## [YOUR ASSIGNMENT]
Find all the lines in the material below with the word "slack", and copy them.

·····

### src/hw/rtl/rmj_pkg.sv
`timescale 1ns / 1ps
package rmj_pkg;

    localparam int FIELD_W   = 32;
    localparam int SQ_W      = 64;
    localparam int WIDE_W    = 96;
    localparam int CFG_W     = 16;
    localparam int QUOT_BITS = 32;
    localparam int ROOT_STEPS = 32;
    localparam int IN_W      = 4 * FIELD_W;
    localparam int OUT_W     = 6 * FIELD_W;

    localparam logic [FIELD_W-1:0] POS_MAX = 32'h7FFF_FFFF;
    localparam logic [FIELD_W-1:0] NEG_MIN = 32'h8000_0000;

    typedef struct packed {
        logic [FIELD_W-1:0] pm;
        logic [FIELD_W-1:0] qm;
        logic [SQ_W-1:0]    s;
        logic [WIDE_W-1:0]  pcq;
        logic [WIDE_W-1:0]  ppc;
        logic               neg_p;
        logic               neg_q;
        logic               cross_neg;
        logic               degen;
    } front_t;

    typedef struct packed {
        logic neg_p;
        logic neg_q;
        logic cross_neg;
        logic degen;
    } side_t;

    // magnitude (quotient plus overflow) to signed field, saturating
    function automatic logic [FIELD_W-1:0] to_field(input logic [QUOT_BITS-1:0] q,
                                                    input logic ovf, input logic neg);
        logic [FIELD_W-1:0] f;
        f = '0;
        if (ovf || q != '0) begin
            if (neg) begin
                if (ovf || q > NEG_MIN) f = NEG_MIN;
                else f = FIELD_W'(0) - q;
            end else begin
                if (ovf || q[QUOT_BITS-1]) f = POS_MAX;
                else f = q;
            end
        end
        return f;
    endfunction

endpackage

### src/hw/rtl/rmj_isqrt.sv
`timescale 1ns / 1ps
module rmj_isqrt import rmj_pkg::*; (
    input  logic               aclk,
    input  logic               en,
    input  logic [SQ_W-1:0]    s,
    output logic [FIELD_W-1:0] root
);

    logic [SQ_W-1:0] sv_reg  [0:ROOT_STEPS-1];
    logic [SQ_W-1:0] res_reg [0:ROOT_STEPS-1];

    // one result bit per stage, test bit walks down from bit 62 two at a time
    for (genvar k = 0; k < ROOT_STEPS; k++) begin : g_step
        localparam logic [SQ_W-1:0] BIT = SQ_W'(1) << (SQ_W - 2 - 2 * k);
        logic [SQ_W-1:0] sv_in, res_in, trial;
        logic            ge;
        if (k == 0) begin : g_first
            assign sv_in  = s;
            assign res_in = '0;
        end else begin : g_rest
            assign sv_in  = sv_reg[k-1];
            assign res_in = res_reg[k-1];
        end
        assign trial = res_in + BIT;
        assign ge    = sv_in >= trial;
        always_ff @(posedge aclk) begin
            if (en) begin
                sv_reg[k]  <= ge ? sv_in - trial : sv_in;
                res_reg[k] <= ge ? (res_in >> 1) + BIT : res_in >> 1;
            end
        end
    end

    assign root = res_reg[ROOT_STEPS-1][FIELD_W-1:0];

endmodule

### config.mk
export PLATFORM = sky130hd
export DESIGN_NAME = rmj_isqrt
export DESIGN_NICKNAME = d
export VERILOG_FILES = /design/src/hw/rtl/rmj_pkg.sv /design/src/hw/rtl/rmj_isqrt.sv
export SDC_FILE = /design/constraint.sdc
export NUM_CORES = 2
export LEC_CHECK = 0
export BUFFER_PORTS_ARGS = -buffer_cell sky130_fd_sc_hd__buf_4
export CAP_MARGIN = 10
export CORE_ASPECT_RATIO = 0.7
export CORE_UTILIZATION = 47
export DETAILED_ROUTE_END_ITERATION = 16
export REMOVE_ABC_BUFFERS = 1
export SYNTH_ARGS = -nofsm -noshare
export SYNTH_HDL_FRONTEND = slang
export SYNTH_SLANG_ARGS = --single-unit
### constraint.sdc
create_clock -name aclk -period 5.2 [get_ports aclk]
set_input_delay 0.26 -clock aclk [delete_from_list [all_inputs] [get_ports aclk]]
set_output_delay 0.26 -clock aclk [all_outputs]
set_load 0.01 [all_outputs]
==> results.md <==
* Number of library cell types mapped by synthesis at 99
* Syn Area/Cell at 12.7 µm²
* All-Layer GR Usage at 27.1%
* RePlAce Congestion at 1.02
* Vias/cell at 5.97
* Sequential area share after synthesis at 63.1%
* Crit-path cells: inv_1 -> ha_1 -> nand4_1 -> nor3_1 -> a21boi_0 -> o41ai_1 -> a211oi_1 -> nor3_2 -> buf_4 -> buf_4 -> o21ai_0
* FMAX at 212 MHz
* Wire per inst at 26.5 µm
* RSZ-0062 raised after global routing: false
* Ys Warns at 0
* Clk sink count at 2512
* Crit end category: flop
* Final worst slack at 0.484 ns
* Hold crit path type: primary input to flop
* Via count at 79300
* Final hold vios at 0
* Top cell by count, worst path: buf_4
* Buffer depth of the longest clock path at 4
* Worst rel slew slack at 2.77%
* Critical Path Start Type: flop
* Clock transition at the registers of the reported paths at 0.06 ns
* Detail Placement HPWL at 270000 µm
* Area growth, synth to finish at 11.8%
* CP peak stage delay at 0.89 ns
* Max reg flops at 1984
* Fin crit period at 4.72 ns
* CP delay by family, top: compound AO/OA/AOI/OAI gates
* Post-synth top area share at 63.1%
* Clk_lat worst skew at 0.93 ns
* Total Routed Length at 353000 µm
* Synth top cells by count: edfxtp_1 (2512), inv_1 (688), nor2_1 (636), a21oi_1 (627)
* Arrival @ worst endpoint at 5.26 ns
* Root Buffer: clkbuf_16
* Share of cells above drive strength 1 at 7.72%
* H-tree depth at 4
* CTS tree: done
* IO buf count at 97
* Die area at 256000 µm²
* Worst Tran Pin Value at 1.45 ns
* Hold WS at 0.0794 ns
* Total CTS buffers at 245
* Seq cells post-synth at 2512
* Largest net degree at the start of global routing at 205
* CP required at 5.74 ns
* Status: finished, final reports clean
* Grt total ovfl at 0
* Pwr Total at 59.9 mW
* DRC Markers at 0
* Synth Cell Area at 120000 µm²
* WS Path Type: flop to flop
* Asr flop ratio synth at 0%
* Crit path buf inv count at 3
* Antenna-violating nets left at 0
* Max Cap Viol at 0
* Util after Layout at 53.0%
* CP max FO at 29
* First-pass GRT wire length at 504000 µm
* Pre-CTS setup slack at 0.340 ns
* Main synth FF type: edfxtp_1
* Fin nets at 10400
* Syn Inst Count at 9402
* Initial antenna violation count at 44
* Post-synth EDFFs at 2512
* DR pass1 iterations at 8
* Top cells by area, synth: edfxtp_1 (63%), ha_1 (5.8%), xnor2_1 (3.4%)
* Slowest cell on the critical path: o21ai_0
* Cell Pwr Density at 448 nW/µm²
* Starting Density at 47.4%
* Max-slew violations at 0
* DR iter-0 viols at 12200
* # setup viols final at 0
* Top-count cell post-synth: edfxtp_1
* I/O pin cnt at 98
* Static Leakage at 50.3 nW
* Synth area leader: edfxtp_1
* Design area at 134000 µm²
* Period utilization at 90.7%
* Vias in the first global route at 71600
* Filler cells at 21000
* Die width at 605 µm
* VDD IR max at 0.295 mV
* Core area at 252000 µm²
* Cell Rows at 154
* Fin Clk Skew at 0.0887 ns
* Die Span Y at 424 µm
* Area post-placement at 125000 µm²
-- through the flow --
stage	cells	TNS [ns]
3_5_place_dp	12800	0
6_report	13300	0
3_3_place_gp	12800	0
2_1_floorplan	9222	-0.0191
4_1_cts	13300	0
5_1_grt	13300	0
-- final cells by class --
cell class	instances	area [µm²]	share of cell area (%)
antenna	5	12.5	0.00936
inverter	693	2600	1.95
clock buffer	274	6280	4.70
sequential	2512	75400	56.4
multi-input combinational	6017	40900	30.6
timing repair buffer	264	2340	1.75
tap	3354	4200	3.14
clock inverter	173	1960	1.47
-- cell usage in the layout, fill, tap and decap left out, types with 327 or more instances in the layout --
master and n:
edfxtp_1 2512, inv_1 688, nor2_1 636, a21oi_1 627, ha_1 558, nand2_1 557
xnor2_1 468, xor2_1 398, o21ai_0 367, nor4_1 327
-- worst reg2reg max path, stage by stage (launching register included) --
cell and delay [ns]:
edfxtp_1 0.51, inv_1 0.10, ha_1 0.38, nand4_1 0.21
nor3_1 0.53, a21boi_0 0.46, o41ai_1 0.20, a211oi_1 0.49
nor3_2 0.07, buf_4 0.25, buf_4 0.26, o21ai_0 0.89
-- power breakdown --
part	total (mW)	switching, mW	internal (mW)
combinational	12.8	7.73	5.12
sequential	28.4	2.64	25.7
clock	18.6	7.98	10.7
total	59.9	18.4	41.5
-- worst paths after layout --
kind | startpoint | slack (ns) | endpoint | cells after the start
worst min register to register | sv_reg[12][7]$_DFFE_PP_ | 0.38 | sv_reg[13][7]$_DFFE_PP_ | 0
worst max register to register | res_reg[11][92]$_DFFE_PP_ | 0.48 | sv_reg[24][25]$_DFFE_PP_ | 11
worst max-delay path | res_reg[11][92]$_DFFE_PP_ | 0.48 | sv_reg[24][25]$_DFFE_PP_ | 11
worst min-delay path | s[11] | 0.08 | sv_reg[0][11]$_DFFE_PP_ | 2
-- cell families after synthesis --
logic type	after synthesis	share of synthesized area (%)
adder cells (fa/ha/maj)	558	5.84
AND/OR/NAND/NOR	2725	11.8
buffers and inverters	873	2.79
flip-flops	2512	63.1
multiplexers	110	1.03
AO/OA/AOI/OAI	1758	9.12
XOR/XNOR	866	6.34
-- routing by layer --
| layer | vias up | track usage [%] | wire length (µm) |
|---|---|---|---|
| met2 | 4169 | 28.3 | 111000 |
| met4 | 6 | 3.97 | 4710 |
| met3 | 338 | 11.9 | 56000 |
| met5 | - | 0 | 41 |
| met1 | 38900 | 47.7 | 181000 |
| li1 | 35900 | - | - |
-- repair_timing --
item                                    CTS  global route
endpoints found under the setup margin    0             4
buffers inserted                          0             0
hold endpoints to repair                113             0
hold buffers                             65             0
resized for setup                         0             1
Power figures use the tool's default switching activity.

·····

## [REPLY TO THE TASK]
* Final worst slack at 0.484 ns
* Worst rel slew slack at 2.77%
* Pre-CTS setup slack at 0.340 ns
kind | startpoint | slack (ns) | endpoint | cells after the start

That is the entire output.